As users around the world embrace 3D printing, its impact continues to grow across industries-especially medicine, as researchers use bioprinting in their own laboratories, as well as create medical devices, implants, prosthetics, and more. Although 3D printing and ear tissue bioprinting in the field of hearing devices are not new, researchers in the Netherlands have been working on a new method of auricle reconstruction.
The Dutch research team outlined their findings in "designing and manufacturing a hybrid alginate hydrogel / poly (ε-caprolactone) mold for auricular cartilage reconstruction due to the challenges of creating 3D printed cartilage implants Objectives, the researchers evaluated whether the bioprinting material they considered was really feasible because they used alginate as a cellular carrier to create poly-ε-caprolactone (PCL) scaffolds. The success of this technology could mean bypassing More traditional methods, the challenges of these methods include:
1. Incidence of donor site
2. Implant risk factor
3. Surgery is difficult
(A) Schematic diagram of the biological manufacturing steps of the implant model. (B) Schematic of the research method.
First, the alginate hydrogel beads and 3D printed PCL scaffolds were analyzed separately. Next, alginate and PCL were combined in one construct to develop an auricle implant model. PCL: poly-ε-caprolactone.

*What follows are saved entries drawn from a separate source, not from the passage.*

**config.mk**
```make
export PLATFORM = sky130hd
export DESIGN_NAME = pipe_hazard_ctrl
export DESIGN_NICKNAME = d
export VERILOG_FILES = /design/src/rtl/pipe_hazard_ctrl.sv
export SDC_FILE = /design/constraint.sdc
export NUM_CORES = 1
export LEC_CHECK = 0
export CORE_AREA = 2 2 39 41
export DETAILED_ROUTE_END_ITERATION = 10
export DIE_AREA = 0 0 41 43
export DONT_BUFFER_PORTS = 1
export PLACE_DENSITY = 0.61
export SYNTH_ARGS = -nofsm -noshare
export SYNTH_HDL_FRONTEND = slang
export SYNTH_SLANG_ARGS = --single-unit
```
**constraint.sdc**
```tcl
create_clock -name clk_i -period 3.05 [get_ports clk_i]
set_clock_uncertainty 0.15 [all_clocks]
set_input_delay 0.61 -clock clk_i [delete_from_list [all_inputs] [get_ports clk_i]]
set_output_delay 0.61 -clock clk_i [all_outputs]
set_load 0.005 [all_outputs]
```
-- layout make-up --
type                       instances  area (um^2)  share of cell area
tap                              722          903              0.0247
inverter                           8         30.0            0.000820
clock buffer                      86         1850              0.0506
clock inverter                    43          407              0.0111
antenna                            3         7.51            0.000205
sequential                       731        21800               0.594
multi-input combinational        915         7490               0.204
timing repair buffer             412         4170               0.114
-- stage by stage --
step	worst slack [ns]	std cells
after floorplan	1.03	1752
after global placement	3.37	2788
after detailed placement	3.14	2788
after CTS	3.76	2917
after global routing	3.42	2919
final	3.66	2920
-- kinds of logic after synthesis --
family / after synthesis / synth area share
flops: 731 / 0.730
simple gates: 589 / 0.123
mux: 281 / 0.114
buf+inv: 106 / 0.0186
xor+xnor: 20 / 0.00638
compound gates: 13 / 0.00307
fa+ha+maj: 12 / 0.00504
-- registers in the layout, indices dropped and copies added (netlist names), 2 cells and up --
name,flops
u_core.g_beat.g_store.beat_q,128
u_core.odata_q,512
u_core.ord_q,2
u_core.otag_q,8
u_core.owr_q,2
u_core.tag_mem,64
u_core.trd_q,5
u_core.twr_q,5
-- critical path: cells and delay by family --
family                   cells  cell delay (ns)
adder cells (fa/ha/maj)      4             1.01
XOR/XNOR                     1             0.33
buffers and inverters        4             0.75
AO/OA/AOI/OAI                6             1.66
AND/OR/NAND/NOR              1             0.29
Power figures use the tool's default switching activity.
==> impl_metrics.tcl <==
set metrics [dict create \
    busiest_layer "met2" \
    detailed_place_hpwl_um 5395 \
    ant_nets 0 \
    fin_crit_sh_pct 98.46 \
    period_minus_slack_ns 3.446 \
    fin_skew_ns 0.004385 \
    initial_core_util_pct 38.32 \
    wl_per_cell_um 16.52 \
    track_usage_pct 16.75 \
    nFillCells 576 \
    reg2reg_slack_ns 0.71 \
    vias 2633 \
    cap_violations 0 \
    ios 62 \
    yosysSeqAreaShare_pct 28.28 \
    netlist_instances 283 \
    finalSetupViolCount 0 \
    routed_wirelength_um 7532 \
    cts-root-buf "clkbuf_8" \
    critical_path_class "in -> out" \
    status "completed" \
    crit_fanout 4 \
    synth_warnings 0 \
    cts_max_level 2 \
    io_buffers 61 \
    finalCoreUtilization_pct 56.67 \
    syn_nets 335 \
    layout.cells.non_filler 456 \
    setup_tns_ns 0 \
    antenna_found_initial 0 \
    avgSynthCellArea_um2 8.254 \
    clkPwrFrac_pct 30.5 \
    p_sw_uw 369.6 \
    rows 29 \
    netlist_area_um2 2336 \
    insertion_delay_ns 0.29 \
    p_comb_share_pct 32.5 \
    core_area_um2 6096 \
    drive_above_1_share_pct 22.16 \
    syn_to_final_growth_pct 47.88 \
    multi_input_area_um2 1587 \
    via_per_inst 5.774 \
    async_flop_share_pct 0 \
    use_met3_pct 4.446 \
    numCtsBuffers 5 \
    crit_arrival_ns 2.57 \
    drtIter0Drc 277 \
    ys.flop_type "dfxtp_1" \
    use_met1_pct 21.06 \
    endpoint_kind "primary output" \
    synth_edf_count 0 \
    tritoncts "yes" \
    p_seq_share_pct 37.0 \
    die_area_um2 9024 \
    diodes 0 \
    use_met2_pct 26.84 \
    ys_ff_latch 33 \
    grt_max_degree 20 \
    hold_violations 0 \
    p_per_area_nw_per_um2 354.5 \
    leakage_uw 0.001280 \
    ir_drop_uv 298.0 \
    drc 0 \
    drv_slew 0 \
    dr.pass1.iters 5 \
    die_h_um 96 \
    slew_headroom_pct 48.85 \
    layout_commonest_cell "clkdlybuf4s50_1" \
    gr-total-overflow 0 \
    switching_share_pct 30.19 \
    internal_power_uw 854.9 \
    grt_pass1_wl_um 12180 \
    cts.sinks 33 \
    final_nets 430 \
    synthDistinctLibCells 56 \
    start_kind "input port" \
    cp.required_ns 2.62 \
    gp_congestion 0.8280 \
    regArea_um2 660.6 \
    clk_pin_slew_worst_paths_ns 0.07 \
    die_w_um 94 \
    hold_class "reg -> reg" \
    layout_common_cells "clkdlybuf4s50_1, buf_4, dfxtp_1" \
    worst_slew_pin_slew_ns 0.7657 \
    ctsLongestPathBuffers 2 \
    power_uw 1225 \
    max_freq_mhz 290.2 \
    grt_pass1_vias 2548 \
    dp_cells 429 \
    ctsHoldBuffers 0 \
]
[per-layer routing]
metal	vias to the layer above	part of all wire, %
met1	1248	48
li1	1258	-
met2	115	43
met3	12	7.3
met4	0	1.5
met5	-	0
File: config.mk
export PLATFORM = sky130hd
export DESIGN_NAME = pipelined_lookahead_addsub
export DESIGN_NICKNAME = d
export VERILOG_FILES = /design/src/rtl/accel_arith_pkg.sv /design/src/rtl/cla_chunk.sv /design/src/rtl/pipelined_lookahead_addsub.sv
export SDC_FILE = /design/constraint.sdc
export NUM_CORES = 1
export LEC_CHECK = 0
export ABC_AREA = 1
export ABC_CLOCK_PERIOD_IN_PS = 4000
export CAP_MARGIN = 15
export CORE_MARGIN = 1
export CORE_UTILIZATION = 45
export DETAILED_ROUTE_END_ITERATION = 16
export PLACE_DENSITY = 0.8
export SYNTH_ARGS = -nofsm -noshare
export SYNTH_HDL_FRONTEND = slang
export SYNTH_SLANG_ARGS = --single-unit
export TNS_END_PERCENT = 1
File: constraint.sdc
create_clock -name clk -period 4 [get_ports clk]
set_input_delay 1.2 -clock clk [delete_from_list [all_inputs] [get_ports clk]]
set_output_delay 1.2 -clock clk [all_outputs]
set_load 0.03 [all_outputs]
File: src/rtl/accel_arith_pkg.sv
// Shared arithmetic definitions for the accelerator datapath: the flag
// bundle produced by the add/sub pipeline, the per-stage chunk width and
// a parameter sanity check used at elaboration time.
package accel_arith_pkg;

    // Carry out of the MSB and signed overflow travel together.
    typedef struct packed {
        logic carry;
        logic ovf;
    } flags_t;

    // Width of one lookahead slice; guarded so a bad STAGES value still
    // reaches the readable error in paramsOk instead of a divide by zero.
    function automatic int chunkWidth(input int width, input int stages);
        return (stages > 0) ? (width / stages) : width;
    endfunction

    // The pipeline only works when the word splits into equal slices.
    function automatic bit paramsOk(input int width, input int stages);
        return (stages >= 1) && ((width % stages) == 0);
    endfunction

endpackage

File: src/rtl/cla_chunk.sv
// One lookahead slice of the pipelined adder. Purely combinational: it
// takes the operand slices and the carry entering the slice, and returns
// the slice sum, the carry leaving the slice and the carry entering its
// top bit (the last slice uses that one for signed overflow).
module cla_chunk #(
    parameter int N = 4
) (
    input  logic [N-1:0] a_i,
    input  logic [N-1:0] b_i,
    input  logic         cin_i,
    output logic [N-1:0] sum_o,
    output logic         cout_o,
    output logic         c_msb_in_o
);

    logic [N-1:0] prop;
    logic [N-1:0] gen;
    logic [N:0]   carry;

    assign prop = a_i ^ b_i;
    assign gen  = a_i & b_i;

    // Generate/propagate carry recurrence across the slice.
    always_comb begin
        carry[0] = cin_i;
        for (int i = 0; i < N; i++) begin
            carry[i+1] = gen[i] | (prop[i] & carry[i]);
        end
    end

    assign sum_o      = prop ^ carry[N-1:0];
    assign cout_o     = carry[N];
    assign c_msb_in_o = carry[N-1];

endmodule

File: src/rtl/pipelined_lookahead_addsub.sv
// Pipelined carry-lookahead adder/subtractor with valid/ready handshake.
// The word is split into STAGES equal slices; stage k adds slice k using
// the carry registered by stage k-1. Operand slices not yet consumed ride
// forward in skew registers and finished sum slices ride forward in delay
// registers, so the whole result lines up in the last stage, which drives
// the outputs directly. A stalled output freezes every stage at once.
module pipelined_lookahead_addsub #(
    parameter int WIDTH  = 16,
    parameter int STAGES = 4,
    parameter int TAG_W  = 4
) (
    input  logic             clk,
    input  logic             rst,
    input  logic             in_valid,
    output logic             in_ready,
    input  logic [WIDTH-1:0] in_a,
    input  logic [WIDTH-1:0] in_b,
    input  logic             in_cin,
    input  logic             in_sub,
    input  logic [TAG_W-1:0] in_tag,
    output logic             out_valid,
    input  logic             out_ready,
    output logic [WIDTH-1:0] out_sum,
    output logic             out_carry,
    output logic             out_ovf,
    output logic [TAG_W-1:0] out_tag
);

    import accel_arith_pkg::*;

    localparam int CHUNK = chunkWidth(WIDTH, STAGES);
    localparam int LAST  = STAGES - 1;

    if (!paramsOk(WIDTH, STAGES)) begin : gBadParams
        $error("pipelined_lookahead_addsub: STAGES must be >= 1 and divide WIDTH");
    end

    // Values entering each stage (from the ports for stage 0, otherwise
    // from the previous stage's registers) and what each stage produces.
    logic [WIDTH-1:0] aIn      [STAGES];
    logic [WIDTH-1:0] bIn      [STAGES];
    logic [WIDTH-1:0] sumIn    [STAGES];
    logic             cIn      [STAGES];
    logic [TAG_W-1:0] tagIn    [STAGES];
    logic             vIn      [STAGES];
    logic [CHUNK-1:0] chunkSum [STAGES];
    logic             chunkCout[STAGES];
    logic             chunkCMsb[STAGES];
    logic [WIDTH-1:0] sum_d    [STAGES];
    flags_t           flags_d  [STAGES];

    // Per-stage pipeline registers.
    logic             valid_q[STAGES];
    logic [WIDTH-1:0] a_q    [STAGES];
    logic [WIDTH-1:0] b_q    [STAGES];
    logic [WIDTH-1:0] sum_q  [STAGES];
    flags_t           flags_q[STAGES];
    logic [TAG_W-1:0] tag_q  [STAGES];

    logic advance;

    // The only stall source is a held result at the output; when it is
    // present every stage freezes and the entry refuses new work.
    assign advance  = ~(valid_q[LAST] & ~out_ready);
    assign in_ready = advance;

    for (genvar s = 0; s < STAGES; s++) begin : gStage
        if (s == 0) begin : gEntry
            // Subtraction is A + ~B + ~borrow, folded in before slice 0.
            assign aIn[s]   = in_a;
            assign bIn[s]   = in_sub ? ~in_b : in_b;
            assign cIn[s]   = in_cin ^ in_sub;
            assign sumIn[s] = '0;
            assign tagIn[s] = in_tag;
            assign vIn[s]   = in_valid;
        end else begin : gSkew
            assign aIn[s]   = a_q[s-1];
            assign bIn[s]   = b_q[s-1];
            assign cIn[s]   = flags_q[s-1].carry;
            assign sumIn[s] = sum_q[s-1];
            assign tagIn[s] = tag_q[s-1];
            assign vIn[s]   = valid_q[s-1];
        end

        cla_chunk #(
            .N(CHUNK)
        ) uChunk (
            .a_i       (aIn[s][s*CHUNK +: CHUNK]),
            .b_i       (bIn[s][s*CHUNK +: CHUNK]),
            .cin_i     (cIn[s]),
            .sum_o     (chunkSum[s]),
            .cout_o    (chunkCout[s]),
            .c_msb_in_o(chunkCMsb[s])
        );

        // Upper sum slices are still zero here, so OR-ing places the new slice.
        assign sum_d[s]   = sumIn[s] | (WIDTH'(chunkSum[s]) << (s * CHUNK));
        assign flags_d[s] = '{carry: chunkCout[s], ovf: chunkCMsb[s] ^ chunkCout[s]};
    end

    // Shift all stages together; payload only moves with a valid op so idle
    // stages keep their last contents instead of picking up bus noise.
    always_ff @(posedge clk) begin
        if (rst) begin
            for (int s = 0; s < STAGES; s++) begin
                valid_q[s] <= 1'b0;
                a_q[s]     <= '0;
                b_q[s]     <= '0;
                sum_q[s]   <= '0;
                flags_q[s] <= '0;
                tag_q[s]   <= '0;
            end
        end else if (advance) begin
            for (int s = 0; s < STAGES; s++) begin
                valid_q[s] <= vIn[s];
                if (vIn[s]) begin
                    a_q[s]     <= aIn[s];
                    b_q[s]     <= bIn[s];
                    sum_q[s]   <= sum_d[s];
                    flags_q[s] <= flags_d[s];
                    tag_q[s]   <= tagIn[s];
                end
            end
        end
    end

    assign out_valid = valid_q[LAST];
    assign out_sum   = sum_q[LAST];
    assign out_carry = flags_q[LAST].carry;
    assign out_ovf   = flags_q[LAST].ovf;
    assign out_tag   = tag_q[LAST];

endmodule

==> results of run 1 <==
worst min-delay path by stage:
| stage | startpoint | endpoint |
|---|---|---|
| 4_1_cts | sum_q[1][7] | sum_q[2][7] |
| 5_1_grt | sum_q[0][0] | sum_q[1][0] |
| 2_1_floorplan | a_q[0][8] | a_q[0][24] |
| 3_5_place_dp | sum_q[2][10] | sum_q[3][10] |
| 6_report | sum_q[1][7] | sum_q[2][7] |
| 3_3_place_gp | tag_q[1][3] | tag_q[2][3] |
layer usage:
metal  vias to the layer above  part of all wire, %  wire length (um)  global-route usage [%]
met2                        75                   49              3410                    22.9
met1                      1229                   44              3050                    15.0
li1                       1464                    -                 -                       -
met3                         9                  5.4               374                    5.55
met5                         -                    0                 0                       0
met4                         0                  1.6               108                    6.27
stage by stage:
step | area (um^2) | utilization (%) | setup slack, ns | cells
2_1_floorplan | 5100 | - | 0.208 | 440
4_1_cts | 6390 | 58.5 | 0.219 | 669
3_5_place_dp | 5850 | 53.5 | 0.00541 | 637
5_1_grt | 6390 | 58.5 | 0.194 | 669
3_3_place_gp | 5850 | 53.5 | 0.0727 | 637
6_report | 6390 | 58.5 | 0.224 | 669
flip-flops by register name (all words and copies together), names as in the netlist:
name,cells
tag_q,16
sum_q,40
b_q,24
valid_q,4
flags_q,5
a_q,24
report_power, final:
part / switching [uW] / internal, uW / leakage, uW
clock network: 506 / 846 / 0.000256
registers: 24.5 / 1400 / 0.00121
logic: 159 / 113 / 0.00128
total: 689 / 2350 / 0.00275
cells in the mapped netlist:
| cell | n | share of area, % |
|---|---|---|
| buf_4 | 2 | 0.29 |
| nand3_4 | 4 | 1.4 |
| fa_1 | 16 | 6.3 |
| xnor2_1 | 4 | 0.69 |
| nand2_4 | 1 | 0.22 |
| nand2_1 | 42 | 3.1 |
| xor2_1 | 1 | 0.17 |
| o21ai_0 | 3 | 0.29 |
| edfxtp_1 | 113 | 66 |
| nor2_1 | 91 | 6.7 |
| nor2_2 | 19 | 2.3 |
| buf_6 | 10 | 2.2 |
| inv_1 | 132 | 9.7 |
| buf_2 | 1 | 0.098 |
| inv_2 | 1 | 0.073 |
critical path, cell delays in order:
cell	delay [ns]
clkdlybuf4s50_1	0.47
inv_1	0.07
nand2_4	0.14
clkdlybuf4s50_1	0.70
logic make-up after synthesis:
kind of cell	share of synthesized area (%)
adder cells (fa/ha/maj)	6.28
flip-flops	66.5
buffers and inverters	12.4
AO/OA/AOI/OAI	0.294
XOR/XNOR	0.858
AND/OR/NAND/NOR	13.7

"The combination of tissue engineering and new biomanufacturing strategies is a promising solution for designing auricle implants using patient-derived proprioceptive cells. These bio-manufactured auricle structures can ultimately be used as patient-specific The inputs were used to reconstruct the deformed auricles, "the researchers said in their paper.
The key for these scientists is to find a scaffold strong enough to withstand cell growth and the growth of tissue-producing cells. New scaffolds of this type must be durable but also porous, and easy to break down in terms of biodegradability. Bioink consisting of synthetic or natural hydrogels can be used to 3D print cells, or you can choose to make supporting scaffolds and then add a cell-hydrogel mixture. Polyε-caprolactone (PCL) is a plastic material that has been successfully used to make sufficiently strong stents for this purpose.
The custom software creates G-codes, and medical-grade PCL performs 3D printing on 3DDiscovery. The mold is then cleaned, sterilized and sealed. Researchers used microscopes, digital cameras, and fiber optic lights to evaluate the structure of each sample. They then assessed cell viability, and biomechanical analysis examined the PCL scaffold and the alginate hydrogel itself.
CAD view, general view and microscopic view of 3D printed PCL stent, where the distances between the strands are different. S represents the sample, and the number represents the distance between the strands in micrometers (μm).
Then they found that the bracket was feasible:
"The structural characteristics of a 3D printed PCL stent are determined by examining surface porosity and mechanical properties. Macro analysis of the PCL stent shows good print quality." The researchers said, "However, microscopic analysis of a single PCL chain shows a short distance There are some differences in the inner strand diameter. In addition, the side view of the scaffold shows the diversity of the pore width. In general, the smaller the pore width, the more accurate the 3D printed scaffold is. It does have the type of mechanical properties needed to withstand the challenges of in vivo tissue maturation and the ability to form a natural core of tissue.
A) General view of the PCL-alginate auricle implant model. Alginate can be found in the groove of the PCL mold. (B) In vitro cultured PCL-alginate auricle implant model. (C) LIVE / DEAD staining of alginate was removed from the PCL mold after 21 days of culture. High cell survival was observed throughout the implant model.